Below is a block of entries; repeat exactly the lines starting at the line that contains "R2R Launch: r_owner[0]" and ending at the line that contains "H-Tree Depth: 1", both included.

[Opening Source data section]

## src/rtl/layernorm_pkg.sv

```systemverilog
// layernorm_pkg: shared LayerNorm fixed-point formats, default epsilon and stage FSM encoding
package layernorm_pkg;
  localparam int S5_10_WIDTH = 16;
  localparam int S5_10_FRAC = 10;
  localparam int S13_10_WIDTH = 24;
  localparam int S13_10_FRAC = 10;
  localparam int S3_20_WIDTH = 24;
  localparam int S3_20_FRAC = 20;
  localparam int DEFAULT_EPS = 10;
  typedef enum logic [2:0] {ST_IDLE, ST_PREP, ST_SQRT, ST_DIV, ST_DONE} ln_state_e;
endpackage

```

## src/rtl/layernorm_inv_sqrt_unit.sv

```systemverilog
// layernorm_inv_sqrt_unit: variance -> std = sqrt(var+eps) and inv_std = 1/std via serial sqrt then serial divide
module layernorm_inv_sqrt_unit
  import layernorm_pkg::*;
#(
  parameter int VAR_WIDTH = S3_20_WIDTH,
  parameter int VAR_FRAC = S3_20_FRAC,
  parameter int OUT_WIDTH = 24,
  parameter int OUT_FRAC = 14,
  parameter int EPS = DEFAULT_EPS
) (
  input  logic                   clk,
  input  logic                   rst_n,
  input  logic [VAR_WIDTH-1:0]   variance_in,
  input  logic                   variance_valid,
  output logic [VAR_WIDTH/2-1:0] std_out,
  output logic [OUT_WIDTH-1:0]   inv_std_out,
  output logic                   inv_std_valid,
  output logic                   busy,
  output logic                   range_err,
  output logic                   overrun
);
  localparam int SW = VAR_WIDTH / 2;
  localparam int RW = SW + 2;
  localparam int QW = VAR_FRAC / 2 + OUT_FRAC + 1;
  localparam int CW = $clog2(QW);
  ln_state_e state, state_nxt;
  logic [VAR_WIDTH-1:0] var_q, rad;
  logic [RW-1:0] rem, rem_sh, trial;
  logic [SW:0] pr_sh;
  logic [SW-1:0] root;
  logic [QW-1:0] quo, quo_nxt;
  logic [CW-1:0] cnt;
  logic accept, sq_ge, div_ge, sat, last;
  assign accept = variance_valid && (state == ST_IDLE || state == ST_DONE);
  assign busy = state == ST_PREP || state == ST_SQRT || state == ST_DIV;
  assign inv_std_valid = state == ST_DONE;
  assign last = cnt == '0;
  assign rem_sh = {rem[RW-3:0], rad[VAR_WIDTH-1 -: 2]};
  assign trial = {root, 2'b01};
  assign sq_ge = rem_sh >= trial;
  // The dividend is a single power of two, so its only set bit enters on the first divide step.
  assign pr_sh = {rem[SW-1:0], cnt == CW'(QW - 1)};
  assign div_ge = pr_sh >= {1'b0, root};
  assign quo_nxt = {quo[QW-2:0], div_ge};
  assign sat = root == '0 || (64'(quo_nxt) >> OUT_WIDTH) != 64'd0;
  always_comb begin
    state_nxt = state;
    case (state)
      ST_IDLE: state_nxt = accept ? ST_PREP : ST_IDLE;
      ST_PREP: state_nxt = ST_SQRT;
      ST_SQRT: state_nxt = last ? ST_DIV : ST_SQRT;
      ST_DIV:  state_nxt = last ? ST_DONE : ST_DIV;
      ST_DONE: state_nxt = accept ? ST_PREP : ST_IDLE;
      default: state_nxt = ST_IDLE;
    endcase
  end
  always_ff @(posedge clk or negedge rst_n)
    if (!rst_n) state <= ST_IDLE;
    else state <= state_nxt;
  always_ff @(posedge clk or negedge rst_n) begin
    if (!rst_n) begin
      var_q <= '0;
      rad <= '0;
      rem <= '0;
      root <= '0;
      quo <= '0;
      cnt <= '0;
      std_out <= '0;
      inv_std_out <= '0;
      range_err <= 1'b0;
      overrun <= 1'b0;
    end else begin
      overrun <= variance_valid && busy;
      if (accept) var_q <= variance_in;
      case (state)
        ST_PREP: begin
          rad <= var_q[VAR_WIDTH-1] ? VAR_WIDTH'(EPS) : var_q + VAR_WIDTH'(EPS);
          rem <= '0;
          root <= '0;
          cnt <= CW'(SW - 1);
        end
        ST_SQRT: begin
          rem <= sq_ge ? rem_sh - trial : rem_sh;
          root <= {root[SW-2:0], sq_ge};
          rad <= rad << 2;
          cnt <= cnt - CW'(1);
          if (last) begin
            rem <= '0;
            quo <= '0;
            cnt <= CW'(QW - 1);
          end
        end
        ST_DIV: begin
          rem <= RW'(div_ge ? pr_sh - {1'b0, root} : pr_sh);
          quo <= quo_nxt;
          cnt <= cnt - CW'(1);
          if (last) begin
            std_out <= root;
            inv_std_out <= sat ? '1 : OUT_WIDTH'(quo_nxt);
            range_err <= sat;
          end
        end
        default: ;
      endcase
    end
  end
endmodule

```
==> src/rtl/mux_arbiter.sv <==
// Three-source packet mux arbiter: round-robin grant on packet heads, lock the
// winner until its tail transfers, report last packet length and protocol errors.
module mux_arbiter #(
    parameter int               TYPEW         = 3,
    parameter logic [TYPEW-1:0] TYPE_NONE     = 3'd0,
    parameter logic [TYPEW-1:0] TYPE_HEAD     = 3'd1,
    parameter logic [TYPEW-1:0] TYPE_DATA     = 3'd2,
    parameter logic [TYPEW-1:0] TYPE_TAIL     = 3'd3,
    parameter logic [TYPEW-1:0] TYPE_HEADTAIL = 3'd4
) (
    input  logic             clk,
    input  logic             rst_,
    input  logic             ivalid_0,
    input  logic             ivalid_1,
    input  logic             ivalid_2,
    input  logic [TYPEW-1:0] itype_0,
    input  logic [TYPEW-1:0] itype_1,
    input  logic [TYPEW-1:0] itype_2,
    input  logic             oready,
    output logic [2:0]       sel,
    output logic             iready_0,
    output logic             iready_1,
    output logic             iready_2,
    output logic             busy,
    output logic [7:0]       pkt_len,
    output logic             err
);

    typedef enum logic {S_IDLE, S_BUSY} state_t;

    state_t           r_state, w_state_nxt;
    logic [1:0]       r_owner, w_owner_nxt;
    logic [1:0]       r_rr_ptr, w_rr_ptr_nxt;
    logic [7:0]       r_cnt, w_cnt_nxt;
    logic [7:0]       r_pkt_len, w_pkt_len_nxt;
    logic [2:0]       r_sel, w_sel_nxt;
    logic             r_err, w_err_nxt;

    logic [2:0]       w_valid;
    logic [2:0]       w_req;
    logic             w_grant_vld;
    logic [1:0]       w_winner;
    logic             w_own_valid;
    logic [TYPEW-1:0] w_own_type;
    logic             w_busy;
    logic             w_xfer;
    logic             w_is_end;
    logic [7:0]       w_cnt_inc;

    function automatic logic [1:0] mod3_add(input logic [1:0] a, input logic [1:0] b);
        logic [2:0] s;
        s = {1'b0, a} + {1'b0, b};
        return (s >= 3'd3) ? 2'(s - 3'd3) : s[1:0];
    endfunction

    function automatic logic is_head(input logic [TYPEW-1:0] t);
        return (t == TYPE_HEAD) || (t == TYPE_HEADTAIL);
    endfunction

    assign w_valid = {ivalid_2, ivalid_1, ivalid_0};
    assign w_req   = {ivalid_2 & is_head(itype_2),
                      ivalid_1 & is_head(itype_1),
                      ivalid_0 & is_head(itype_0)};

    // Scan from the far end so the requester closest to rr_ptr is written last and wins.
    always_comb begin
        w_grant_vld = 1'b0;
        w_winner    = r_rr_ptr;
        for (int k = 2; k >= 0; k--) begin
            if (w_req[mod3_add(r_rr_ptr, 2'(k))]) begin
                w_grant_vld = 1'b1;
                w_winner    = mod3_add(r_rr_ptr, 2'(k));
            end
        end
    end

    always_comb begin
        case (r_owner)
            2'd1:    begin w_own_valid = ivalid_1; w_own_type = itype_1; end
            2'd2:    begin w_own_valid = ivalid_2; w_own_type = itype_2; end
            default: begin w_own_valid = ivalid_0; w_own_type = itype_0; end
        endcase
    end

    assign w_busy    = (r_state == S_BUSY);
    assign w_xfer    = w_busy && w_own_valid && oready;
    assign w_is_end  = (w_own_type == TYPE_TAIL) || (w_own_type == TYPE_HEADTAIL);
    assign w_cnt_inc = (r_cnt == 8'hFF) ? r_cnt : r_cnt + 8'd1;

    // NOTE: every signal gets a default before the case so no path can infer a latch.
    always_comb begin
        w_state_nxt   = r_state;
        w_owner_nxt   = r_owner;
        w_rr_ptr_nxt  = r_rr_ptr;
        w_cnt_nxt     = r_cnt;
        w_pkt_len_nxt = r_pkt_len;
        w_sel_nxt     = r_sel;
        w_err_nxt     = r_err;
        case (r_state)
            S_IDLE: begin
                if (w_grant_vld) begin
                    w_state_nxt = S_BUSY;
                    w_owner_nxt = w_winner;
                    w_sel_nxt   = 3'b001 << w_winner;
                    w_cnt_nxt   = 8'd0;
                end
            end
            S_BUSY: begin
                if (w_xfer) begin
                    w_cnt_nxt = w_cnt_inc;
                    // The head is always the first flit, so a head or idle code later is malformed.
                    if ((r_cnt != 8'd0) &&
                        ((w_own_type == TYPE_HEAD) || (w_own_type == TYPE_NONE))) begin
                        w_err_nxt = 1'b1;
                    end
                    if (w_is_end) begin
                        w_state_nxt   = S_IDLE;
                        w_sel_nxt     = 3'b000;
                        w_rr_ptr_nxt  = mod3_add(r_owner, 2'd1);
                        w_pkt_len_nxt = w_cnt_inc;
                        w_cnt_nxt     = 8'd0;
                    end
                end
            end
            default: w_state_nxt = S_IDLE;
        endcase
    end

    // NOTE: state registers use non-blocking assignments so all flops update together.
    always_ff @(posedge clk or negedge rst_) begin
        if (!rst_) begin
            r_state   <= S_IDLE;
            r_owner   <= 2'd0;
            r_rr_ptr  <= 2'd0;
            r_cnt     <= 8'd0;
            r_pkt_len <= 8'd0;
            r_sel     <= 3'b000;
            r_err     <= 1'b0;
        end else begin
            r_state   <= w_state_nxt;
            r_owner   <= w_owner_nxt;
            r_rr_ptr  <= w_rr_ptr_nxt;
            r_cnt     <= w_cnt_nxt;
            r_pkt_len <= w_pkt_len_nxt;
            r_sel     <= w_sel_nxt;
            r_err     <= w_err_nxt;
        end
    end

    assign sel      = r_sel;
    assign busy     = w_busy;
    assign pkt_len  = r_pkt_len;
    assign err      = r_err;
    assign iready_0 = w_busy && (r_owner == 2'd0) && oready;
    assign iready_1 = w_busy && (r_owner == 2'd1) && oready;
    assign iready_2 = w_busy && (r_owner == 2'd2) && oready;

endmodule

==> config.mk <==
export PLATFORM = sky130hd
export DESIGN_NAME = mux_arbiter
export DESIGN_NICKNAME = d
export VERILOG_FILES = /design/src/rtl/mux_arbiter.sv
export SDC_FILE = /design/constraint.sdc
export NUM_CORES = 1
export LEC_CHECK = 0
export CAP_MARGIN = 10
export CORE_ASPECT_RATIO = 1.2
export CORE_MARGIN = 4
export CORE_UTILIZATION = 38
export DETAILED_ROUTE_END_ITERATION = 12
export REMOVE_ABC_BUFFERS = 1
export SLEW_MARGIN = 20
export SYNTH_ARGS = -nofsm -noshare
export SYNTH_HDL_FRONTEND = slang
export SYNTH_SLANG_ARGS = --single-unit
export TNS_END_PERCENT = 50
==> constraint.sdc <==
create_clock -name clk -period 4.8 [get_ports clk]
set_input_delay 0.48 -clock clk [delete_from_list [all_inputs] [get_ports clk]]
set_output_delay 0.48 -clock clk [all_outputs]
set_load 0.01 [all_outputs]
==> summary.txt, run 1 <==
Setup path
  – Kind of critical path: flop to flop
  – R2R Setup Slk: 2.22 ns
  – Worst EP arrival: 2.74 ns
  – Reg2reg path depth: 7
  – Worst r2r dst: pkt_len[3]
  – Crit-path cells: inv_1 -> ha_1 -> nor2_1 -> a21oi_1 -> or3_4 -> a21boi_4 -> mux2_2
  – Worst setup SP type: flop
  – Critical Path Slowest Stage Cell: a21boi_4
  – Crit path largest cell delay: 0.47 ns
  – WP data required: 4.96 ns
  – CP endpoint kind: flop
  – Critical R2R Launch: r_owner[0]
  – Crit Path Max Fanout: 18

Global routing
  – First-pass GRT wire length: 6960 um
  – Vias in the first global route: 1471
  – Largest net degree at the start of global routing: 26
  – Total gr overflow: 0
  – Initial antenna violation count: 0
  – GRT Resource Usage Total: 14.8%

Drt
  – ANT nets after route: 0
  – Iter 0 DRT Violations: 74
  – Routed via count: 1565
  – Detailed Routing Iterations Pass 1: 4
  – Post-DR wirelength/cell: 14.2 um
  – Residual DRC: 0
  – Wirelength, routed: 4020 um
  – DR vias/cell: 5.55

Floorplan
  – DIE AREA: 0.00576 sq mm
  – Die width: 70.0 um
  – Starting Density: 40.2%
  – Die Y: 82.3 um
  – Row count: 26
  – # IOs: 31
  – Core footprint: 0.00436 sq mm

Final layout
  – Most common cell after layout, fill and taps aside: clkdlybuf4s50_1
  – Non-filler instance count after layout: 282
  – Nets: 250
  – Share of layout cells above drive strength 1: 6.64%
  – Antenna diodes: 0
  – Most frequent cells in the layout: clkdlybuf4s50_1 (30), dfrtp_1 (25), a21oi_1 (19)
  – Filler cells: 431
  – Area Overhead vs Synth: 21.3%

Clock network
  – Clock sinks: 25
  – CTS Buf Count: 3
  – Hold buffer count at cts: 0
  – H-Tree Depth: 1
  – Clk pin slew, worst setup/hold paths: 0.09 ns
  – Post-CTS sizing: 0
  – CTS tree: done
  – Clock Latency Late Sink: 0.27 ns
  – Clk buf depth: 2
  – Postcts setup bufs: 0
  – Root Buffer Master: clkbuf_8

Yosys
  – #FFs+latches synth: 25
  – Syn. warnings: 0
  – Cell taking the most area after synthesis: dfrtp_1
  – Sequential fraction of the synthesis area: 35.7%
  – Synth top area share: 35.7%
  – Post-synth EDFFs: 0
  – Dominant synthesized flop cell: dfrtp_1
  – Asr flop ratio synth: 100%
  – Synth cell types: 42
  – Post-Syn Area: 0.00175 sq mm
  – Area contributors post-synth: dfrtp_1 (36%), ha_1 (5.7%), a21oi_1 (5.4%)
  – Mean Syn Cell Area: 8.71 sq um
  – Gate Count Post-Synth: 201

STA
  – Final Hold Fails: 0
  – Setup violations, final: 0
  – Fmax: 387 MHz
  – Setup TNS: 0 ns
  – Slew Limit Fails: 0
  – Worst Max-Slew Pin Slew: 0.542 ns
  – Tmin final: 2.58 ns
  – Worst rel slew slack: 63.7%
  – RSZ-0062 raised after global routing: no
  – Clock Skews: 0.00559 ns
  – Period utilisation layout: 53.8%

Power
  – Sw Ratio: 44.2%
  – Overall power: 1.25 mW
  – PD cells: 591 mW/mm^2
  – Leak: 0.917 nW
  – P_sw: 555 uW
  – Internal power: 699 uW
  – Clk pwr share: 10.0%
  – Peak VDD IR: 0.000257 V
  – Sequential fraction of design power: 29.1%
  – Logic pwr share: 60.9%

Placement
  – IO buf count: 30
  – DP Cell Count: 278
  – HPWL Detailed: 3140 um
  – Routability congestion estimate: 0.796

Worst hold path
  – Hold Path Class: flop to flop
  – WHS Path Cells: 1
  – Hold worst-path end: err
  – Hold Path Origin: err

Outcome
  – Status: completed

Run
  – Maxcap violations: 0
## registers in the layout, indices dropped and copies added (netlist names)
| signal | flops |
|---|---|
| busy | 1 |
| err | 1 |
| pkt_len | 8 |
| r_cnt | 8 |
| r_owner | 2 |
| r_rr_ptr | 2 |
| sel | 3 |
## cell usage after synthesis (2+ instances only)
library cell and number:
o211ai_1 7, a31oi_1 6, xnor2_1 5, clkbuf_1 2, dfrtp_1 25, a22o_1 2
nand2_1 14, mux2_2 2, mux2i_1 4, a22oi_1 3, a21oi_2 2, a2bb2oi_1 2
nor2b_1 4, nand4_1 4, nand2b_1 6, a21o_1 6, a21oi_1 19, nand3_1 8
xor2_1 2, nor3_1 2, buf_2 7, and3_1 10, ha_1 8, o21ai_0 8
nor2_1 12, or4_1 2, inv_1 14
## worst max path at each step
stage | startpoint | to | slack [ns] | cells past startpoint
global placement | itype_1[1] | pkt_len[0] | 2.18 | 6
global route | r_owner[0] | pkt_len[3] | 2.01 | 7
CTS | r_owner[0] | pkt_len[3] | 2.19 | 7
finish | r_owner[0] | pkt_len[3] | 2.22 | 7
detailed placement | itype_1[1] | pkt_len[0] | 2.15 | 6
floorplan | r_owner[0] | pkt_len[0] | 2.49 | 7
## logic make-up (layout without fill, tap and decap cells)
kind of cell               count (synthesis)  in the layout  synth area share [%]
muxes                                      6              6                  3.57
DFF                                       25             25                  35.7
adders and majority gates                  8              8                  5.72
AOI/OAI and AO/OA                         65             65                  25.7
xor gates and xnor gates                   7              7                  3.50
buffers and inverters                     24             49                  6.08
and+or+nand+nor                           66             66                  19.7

[Closing Source data section]

• **Result for this task**
  – Critical R2R Launch: r_owner[0]
  – Crit Path Max Fanout: 18

Global routing
  – First-pass GRT wire length: 6960 um
  – Vias in the first global route: 1471
  – Largest net degree at the start of global routing: 26
  – Total gr overflow: 0
  – Initial antenna violation count: 0
  – GRT Resource Usage Total: 14.8%

Drt
  – ANT nets after route: 0
  – Iter 0 DRT Violations: 74
  – Routed via count: 1565
  – Detailed Routing Iterations Pass 1: 4
  – Post-DR wirelength/cell: 14.2 um
  – Residual DRC: 0
  – Wirelength, routed: 4020 um
  – DR vias/cell: 5.55

Floorplan
  – DIE AREA: 0.00576 sq mm
  – Die width: 70.0 um
  – Starting Density: 40.2%
  – Die Y: 82.3 um
  – Row count: 26
  – # IOs: 31
  – Core footprint: 0.00436 sq mm

Final layout
  – Most common cell after layout, fill and taps aside: clkdlybuf4s50_1
  – Non-filler instance count after layout: 282
  – Nets: 250
  – Share of layout cells above drive strength 1: 6.64%
  – Antenna diodes: 0
  – Most frequent cells in the layout: clkdlybuf4s50_1 (30), dfrtp_1 (25), a21oi_1 (19)
  – Filler cells: 431
  – Area Overhead vs Synth: 21.3%

Clock network
  – Clock sinks: 25
  – CTS Buf Count: 3
  – Hold buffer count at cts: 0
  – H-Tree Depth: 1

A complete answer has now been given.